> [What you have to do] Note each line in the data below that holds "pending", and copy it.

Saved data entries
•••
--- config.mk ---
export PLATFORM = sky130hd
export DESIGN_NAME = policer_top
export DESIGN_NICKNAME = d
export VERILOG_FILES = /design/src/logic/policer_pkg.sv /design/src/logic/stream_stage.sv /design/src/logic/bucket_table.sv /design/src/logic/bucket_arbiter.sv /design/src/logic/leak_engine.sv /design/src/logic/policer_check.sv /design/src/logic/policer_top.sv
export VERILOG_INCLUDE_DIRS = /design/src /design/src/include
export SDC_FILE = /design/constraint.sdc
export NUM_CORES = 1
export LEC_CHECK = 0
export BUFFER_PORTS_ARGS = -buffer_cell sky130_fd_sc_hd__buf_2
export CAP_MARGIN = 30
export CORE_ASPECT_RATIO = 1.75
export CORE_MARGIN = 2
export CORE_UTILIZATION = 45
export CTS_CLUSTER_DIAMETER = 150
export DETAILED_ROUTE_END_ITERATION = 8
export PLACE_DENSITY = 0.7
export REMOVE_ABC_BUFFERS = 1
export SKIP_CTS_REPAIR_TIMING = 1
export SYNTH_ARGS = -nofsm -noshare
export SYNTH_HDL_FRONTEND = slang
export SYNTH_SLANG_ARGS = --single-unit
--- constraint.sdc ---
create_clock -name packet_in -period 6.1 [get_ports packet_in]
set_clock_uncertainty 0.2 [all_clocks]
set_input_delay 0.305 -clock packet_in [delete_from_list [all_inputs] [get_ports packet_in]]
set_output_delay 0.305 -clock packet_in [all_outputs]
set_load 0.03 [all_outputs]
•••
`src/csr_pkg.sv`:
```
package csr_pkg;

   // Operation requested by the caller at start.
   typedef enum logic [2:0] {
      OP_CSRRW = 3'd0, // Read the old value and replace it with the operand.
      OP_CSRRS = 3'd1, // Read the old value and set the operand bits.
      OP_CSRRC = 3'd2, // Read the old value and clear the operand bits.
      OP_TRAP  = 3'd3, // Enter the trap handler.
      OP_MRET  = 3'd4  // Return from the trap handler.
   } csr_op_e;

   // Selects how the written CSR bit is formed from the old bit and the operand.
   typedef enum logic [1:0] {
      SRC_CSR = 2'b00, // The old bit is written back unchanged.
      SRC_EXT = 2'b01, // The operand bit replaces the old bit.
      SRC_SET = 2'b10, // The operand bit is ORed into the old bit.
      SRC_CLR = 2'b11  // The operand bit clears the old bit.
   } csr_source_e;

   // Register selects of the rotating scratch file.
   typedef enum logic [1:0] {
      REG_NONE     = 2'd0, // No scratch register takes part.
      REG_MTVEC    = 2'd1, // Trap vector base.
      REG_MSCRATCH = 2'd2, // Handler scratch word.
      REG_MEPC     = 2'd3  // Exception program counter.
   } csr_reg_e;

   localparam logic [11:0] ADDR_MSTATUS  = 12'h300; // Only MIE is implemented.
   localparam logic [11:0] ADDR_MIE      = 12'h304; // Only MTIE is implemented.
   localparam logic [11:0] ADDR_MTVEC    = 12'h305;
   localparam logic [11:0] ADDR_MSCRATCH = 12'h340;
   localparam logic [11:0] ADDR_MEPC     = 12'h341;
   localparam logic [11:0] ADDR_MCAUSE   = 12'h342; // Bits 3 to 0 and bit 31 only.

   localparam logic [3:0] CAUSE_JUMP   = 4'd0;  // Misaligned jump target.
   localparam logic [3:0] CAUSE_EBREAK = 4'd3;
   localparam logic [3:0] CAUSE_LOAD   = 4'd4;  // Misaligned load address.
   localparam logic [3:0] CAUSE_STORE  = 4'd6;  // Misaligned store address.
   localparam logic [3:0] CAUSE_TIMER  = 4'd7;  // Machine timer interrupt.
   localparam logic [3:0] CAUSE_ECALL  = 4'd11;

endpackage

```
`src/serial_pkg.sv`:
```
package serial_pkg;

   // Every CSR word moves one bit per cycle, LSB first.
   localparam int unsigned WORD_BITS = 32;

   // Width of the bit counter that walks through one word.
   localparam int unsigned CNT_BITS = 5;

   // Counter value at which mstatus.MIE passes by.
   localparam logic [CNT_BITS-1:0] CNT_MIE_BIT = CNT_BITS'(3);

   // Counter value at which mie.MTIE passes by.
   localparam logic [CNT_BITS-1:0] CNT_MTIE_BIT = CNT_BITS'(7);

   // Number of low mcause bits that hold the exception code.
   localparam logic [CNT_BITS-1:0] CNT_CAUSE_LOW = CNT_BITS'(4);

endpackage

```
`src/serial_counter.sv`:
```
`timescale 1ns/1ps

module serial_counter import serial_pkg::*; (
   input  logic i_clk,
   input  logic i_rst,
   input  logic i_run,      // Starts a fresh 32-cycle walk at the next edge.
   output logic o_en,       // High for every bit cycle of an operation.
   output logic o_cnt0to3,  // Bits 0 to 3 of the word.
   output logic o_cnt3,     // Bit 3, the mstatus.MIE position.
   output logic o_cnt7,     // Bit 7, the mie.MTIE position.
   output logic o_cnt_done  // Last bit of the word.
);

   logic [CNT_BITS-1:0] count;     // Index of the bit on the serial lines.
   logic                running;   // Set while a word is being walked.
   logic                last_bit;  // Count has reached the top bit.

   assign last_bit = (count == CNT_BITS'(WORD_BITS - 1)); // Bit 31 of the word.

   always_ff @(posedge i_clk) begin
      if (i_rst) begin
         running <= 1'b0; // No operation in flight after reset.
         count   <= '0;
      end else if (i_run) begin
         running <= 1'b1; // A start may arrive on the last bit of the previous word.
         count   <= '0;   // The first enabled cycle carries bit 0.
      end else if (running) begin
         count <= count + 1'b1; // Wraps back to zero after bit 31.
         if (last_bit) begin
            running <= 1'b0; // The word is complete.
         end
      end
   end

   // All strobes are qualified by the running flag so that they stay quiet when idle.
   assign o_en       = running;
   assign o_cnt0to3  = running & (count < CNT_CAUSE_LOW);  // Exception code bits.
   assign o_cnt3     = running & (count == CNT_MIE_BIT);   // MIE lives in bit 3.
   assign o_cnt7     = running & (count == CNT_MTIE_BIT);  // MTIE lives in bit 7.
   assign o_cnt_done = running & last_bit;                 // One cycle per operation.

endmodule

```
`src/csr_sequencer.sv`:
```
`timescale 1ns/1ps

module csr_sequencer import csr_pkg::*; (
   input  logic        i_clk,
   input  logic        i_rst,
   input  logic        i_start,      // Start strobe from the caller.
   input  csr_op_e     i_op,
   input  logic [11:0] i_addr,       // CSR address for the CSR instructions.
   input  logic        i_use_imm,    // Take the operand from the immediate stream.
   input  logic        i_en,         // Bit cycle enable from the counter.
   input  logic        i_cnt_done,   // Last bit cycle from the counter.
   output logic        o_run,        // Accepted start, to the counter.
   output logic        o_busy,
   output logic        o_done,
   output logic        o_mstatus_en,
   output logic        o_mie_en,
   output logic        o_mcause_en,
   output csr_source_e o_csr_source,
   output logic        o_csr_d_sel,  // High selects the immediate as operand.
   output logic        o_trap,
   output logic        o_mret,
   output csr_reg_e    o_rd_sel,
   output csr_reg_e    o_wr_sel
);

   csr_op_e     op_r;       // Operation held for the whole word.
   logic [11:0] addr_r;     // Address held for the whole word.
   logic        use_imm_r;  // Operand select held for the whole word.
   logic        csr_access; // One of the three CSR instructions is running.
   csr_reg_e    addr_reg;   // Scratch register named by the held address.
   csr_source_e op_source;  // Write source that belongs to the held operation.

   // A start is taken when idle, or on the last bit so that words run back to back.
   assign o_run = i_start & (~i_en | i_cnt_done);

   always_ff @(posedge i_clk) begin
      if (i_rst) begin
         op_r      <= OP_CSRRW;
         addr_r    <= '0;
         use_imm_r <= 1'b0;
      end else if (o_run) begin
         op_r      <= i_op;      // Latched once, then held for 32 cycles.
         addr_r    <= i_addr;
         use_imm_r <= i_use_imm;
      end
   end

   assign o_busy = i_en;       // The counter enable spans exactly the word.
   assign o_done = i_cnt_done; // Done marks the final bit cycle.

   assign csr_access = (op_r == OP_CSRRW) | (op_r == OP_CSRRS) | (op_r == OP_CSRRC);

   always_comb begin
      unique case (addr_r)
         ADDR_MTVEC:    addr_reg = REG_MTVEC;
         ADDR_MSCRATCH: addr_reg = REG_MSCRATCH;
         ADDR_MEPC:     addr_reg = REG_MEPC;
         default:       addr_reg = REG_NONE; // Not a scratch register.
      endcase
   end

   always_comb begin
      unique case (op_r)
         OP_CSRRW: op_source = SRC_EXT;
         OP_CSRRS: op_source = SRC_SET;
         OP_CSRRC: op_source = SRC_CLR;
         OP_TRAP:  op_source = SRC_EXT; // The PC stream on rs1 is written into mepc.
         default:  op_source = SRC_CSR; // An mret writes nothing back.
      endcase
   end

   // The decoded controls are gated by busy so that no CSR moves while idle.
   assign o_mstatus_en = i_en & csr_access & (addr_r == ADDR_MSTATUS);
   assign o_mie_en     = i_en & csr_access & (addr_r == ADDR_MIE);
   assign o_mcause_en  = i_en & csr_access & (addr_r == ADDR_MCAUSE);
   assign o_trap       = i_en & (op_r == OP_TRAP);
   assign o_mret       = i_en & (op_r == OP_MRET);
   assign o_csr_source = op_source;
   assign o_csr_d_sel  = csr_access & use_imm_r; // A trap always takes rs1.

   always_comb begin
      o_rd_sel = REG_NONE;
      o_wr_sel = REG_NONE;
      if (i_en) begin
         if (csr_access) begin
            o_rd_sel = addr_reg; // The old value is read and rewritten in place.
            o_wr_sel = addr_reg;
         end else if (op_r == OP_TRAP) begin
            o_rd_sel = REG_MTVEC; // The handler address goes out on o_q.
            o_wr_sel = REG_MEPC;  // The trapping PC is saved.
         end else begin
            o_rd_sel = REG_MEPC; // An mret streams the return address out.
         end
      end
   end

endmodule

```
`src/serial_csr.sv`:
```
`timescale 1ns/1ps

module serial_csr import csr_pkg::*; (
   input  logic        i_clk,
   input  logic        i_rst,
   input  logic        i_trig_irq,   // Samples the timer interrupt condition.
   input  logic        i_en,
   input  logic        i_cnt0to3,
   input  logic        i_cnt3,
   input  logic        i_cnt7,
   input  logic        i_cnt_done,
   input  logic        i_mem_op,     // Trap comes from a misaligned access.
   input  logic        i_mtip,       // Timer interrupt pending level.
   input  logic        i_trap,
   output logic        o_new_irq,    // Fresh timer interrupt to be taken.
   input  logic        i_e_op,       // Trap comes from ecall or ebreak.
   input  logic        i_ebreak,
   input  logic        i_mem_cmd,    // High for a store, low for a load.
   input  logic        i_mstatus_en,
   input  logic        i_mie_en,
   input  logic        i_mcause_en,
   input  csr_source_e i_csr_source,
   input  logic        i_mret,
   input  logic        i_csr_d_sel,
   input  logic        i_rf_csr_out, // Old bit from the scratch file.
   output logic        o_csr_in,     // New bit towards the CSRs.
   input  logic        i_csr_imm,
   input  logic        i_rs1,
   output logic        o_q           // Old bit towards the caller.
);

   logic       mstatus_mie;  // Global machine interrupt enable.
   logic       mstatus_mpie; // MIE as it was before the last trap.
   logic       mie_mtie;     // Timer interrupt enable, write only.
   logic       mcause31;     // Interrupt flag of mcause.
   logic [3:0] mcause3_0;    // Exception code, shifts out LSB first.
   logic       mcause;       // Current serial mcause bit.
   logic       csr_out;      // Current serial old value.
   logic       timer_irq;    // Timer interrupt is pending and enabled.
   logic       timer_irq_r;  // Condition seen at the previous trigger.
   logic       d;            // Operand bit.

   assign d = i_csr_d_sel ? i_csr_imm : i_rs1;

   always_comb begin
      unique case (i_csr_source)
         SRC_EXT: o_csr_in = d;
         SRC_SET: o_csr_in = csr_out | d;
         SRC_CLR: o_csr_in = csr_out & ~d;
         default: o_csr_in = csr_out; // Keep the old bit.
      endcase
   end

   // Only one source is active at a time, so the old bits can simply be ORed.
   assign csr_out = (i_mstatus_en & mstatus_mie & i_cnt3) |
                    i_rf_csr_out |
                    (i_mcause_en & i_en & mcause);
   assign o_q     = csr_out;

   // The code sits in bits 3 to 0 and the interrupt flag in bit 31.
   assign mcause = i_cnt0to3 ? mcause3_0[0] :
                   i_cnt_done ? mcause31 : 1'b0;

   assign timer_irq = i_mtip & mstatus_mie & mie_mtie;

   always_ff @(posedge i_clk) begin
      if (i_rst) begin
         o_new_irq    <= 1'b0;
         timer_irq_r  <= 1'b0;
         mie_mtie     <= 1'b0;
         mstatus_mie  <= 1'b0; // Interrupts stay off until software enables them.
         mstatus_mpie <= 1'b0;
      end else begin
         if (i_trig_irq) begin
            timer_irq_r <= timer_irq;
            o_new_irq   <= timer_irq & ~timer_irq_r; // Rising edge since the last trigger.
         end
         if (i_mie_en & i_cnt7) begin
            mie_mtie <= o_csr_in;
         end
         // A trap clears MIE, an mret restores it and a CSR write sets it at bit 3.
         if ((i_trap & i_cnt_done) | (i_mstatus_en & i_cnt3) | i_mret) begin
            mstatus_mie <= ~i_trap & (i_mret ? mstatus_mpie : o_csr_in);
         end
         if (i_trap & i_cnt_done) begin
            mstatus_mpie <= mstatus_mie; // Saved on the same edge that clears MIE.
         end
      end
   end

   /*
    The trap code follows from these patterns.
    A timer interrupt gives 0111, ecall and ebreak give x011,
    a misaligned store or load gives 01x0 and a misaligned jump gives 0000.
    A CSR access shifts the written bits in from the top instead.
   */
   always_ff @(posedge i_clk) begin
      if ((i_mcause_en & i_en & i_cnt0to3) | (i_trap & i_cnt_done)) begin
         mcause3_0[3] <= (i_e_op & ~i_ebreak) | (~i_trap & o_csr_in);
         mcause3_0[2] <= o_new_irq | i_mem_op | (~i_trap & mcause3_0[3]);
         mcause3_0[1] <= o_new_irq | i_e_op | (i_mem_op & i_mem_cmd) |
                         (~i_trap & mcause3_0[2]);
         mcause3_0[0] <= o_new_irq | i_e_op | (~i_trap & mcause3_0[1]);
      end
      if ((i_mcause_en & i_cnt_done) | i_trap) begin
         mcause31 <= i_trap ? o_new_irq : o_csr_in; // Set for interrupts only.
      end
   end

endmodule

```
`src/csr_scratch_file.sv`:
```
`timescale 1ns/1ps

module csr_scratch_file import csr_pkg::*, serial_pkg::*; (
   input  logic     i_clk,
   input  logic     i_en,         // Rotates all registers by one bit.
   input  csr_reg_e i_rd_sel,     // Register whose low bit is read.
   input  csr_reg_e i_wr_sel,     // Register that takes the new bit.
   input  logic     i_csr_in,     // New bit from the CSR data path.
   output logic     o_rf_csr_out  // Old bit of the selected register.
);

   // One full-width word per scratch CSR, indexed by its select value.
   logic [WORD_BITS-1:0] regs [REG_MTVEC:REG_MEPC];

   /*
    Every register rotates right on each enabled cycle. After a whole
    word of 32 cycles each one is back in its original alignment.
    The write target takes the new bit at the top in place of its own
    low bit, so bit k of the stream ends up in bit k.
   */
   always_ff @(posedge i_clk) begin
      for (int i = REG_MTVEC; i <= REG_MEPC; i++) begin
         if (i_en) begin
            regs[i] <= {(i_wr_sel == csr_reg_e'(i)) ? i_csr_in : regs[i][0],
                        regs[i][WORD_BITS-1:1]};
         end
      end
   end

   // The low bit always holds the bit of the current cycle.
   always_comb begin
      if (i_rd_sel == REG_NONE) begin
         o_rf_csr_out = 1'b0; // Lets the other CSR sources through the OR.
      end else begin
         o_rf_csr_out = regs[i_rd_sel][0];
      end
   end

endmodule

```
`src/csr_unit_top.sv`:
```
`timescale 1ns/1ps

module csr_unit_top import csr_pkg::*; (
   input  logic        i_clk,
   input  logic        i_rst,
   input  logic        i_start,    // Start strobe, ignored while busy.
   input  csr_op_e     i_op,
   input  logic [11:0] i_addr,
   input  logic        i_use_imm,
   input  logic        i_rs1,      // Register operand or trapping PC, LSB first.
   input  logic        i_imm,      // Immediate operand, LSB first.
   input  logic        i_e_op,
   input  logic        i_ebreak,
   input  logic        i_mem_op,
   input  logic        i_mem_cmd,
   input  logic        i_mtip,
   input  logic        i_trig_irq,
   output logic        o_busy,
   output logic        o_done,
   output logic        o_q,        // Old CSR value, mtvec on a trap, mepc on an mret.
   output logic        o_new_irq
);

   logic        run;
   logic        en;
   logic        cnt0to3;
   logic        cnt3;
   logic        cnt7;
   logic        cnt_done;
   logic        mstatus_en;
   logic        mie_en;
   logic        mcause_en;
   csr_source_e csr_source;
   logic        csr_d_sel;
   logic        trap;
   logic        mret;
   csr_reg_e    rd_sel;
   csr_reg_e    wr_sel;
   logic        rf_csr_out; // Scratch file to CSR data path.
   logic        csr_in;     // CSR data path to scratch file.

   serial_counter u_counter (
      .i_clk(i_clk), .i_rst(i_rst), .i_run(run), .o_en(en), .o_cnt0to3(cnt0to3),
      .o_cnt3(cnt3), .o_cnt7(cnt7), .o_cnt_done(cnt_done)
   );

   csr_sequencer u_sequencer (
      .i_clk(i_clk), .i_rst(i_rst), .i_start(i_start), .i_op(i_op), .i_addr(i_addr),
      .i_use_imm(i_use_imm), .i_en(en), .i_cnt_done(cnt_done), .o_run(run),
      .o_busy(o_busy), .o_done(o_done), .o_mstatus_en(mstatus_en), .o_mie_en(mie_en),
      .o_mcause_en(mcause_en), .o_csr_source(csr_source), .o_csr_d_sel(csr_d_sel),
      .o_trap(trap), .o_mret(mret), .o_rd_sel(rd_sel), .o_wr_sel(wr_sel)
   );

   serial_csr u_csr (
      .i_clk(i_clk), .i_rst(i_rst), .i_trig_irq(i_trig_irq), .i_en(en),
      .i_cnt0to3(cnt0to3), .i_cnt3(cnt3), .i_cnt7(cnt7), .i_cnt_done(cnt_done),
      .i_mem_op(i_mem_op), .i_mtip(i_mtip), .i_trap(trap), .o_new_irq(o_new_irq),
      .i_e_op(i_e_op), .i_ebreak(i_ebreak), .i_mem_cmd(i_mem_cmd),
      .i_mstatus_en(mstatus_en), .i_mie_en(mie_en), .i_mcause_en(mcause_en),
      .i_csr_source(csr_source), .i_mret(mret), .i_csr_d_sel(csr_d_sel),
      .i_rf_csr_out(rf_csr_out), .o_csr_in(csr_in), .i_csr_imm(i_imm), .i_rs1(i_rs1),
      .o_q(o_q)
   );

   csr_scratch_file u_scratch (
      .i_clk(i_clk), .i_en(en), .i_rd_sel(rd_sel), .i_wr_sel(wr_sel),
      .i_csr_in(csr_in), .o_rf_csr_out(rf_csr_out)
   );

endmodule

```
•••
> [Written response]
   input  logic        i_mtip,       // Timer interrupt pending level.
   logic       timer_irq;    // Timer interrupt is pending and enabled.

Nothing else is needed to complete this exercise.